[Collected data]
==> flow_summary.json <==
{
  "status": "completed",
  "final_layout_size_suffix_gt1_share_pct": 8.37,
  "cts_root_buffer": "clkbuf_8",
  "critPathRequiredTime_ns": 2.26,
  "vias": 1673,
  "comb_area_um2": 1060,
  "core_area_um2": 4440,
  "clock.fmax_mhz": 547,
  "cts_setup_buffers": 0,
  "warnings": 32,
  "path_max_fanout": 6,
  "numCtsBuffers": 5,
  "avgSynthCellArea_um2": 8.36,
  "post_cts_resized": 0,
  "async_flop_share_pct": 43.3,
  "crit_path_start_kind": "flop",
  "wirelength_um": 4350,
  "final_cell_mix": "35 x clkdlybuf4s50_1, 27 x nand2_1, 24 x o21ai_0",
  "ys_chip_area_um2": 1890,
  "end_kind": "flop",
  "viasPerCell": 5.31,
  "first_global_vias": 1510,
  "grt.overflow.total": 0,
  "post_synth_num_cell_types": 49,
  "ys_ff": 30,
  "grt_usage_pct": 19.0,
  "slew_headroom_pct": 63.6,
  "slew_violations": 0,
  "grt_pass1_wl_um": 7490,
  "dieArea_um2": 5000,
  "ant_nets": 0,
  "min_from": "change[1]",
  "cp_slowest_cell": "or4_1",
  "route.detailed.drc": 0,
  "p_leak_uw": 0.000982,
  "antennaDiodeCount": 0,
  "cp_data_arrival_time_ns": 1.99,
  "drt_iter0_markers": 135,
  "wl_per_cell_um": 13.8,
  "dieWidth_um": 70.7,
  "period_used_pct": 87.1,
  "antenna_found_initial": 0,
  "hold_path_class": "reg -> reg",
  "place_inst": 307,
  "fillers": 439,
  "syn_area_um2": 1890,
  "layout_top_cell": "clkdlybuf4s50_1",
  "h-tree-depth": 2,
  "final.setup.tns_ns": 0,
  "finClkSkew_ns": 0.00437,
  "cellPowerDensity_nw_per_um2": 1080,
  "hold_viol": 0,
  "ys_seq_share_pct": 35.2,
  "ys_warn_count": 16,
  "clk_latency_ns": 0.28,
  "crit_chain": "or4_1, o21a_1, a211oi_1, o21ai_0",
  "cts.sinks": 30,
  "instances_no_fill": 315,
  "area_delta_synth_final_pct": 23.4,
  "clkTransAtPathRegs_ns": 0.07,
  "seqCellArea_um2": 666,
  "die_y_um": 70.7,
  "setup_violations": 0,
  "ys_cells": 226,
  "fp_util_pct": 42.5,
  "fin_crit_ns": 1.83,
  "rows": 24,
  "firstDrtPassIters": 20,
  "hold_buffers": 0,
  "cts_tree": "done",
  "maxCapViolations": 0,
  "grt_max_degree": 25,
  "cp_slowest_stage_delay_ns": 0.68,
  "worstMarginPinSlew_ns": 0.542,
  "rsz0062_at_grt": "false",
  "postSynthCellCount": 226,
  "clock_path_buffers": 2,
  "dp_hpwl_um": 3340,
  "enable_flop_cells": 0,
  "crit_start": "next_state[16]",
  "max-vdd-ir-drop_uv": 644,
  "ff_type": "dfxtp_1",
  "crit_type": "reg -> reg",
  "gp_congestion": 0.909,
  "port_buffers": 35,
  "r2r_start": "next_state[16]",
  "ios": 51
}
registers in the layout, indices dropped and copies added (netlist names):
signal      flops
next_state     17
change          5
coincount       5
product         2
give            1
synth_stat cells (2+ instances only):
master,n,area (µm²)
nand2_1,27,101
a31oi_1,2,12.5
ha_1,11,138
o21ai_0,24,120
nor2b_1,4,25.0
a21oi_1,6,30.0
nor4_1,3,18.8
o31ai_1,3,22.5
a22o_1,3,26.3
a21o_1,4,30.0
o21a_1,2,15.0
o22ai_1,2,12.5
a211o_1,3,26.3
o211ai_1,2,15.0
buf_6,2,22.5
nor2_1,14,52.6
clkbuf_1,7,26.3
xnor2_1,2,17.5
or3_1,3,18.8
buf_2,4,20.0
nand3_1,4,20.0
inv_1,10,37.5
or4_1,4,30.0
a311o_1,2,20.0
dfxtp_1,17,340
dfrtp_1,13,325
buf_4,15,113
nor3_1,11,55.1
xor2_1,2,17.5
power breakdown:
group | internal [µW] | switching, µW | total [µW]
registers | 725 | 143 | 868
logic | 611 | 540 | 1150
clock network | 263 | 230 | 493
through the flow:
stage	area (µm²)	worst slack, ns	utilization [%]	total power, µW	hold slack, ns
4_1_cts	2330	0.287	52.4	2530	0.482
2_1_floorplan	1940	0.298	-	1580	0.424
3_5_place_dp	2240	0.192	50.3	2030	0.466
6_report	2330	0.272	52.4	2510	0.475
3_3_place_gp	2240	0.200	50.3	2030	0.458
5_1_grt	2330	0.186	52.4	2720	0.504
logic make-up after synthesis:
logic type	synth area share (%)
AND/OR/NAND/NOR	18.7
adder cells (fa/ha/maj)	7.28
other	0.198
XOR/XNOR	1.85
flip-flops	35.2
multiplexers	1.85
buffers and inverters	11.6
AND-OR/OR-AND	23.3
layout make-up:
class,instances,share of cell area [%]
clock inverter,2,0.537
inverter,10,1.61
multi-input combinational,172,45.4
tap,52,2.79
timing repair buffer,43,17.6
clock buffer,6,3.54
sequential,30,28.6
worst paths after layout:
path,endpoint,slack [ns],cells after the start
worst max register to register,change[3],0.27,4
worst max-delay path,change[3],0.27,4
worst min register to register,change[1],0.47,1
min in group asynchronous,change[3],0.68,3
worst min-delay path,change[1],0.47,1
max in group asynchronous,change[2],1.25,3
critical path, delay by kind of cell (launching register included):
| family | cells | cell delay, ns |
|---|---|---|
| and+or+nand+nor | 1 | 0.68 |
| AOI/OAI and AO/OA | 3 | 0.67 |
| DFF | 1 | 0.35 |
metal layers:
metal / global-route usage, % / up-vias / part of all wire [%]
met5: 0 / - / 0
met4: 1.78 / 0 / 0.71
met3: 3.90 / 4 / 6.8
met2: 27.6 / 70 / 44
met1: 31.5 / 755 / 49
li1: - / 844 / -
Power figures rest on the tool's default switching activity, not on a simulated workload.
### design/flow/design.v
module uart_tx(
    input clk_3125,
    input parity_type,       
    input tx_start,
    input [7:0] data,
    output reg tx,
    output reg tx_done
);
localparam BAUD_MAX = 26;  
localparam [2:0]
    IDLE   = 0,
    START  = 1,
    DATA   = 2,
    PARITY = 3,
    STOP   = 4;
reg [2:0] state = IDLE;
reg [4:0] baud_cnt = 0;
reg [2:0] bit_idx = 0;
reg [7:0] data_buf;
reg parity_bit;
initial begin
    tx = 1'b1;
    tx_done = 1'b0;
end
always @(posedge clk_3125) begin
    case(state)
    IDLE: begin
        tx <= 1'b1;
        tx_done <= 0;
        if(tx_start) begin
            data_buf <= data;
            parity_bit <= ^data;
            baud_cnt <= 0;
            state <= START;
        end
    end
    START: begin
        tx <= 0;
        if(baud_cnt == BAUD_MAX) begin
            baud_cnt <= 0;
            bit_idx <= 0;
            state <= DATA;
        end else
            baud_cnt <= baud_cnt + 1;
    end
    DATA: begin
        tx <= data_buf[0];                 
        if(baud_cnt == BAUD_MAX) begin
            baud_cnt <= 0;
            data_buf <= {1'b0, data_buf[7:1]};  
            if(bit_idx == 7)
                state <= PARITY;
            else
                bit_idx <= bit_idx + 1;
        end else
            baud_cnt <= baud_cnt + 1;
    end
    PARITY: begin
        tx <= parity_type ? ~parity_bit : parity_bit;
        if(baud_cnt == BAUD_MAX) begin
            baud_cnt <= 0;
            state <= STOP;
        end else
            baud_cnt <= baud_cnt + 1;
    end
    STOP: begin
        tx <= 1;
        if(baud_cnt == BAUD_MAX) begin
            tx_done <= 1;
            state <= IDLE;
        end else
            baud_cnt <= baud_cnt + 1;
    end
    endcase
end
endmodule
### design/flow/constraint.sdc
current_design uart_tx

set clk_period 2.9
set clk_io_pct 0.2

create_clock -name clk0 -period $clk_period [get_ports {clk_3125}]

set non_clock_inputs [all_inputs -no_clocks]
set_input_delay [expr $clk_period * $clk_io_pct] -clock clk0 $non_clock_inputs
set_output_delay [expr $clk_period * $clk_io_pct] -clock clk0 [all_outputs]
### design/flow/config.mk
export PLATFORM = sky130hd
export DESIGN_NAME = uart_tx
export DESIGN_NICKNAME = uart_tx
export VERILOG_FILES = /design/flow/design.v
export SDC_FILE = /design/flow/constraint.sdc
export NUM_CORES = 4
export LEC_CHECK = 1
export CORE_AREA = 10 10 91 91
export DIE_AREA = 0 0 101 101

■ **EXERCISE INSTRUCTIONS**
Set down, exactly as they stand above, the lines starting with the line with "critical path, delay" and going on through the line with "metal / global-route", and no others.

■ **SOLUTION FOR THIS EXERCISE**
critical path, delay by kind of cell (launching register included):
| family | cells | cell delay, ns |
|---|---|---|
| and+or+nand+nor | 1 | 0.68 |
| AOI/OAI and AO/OA | 3 | 0.67 |
| DFF | 1 | 0.35 |
metal layers:
metal / global-route usage, % / up-vias / part of all wire [%]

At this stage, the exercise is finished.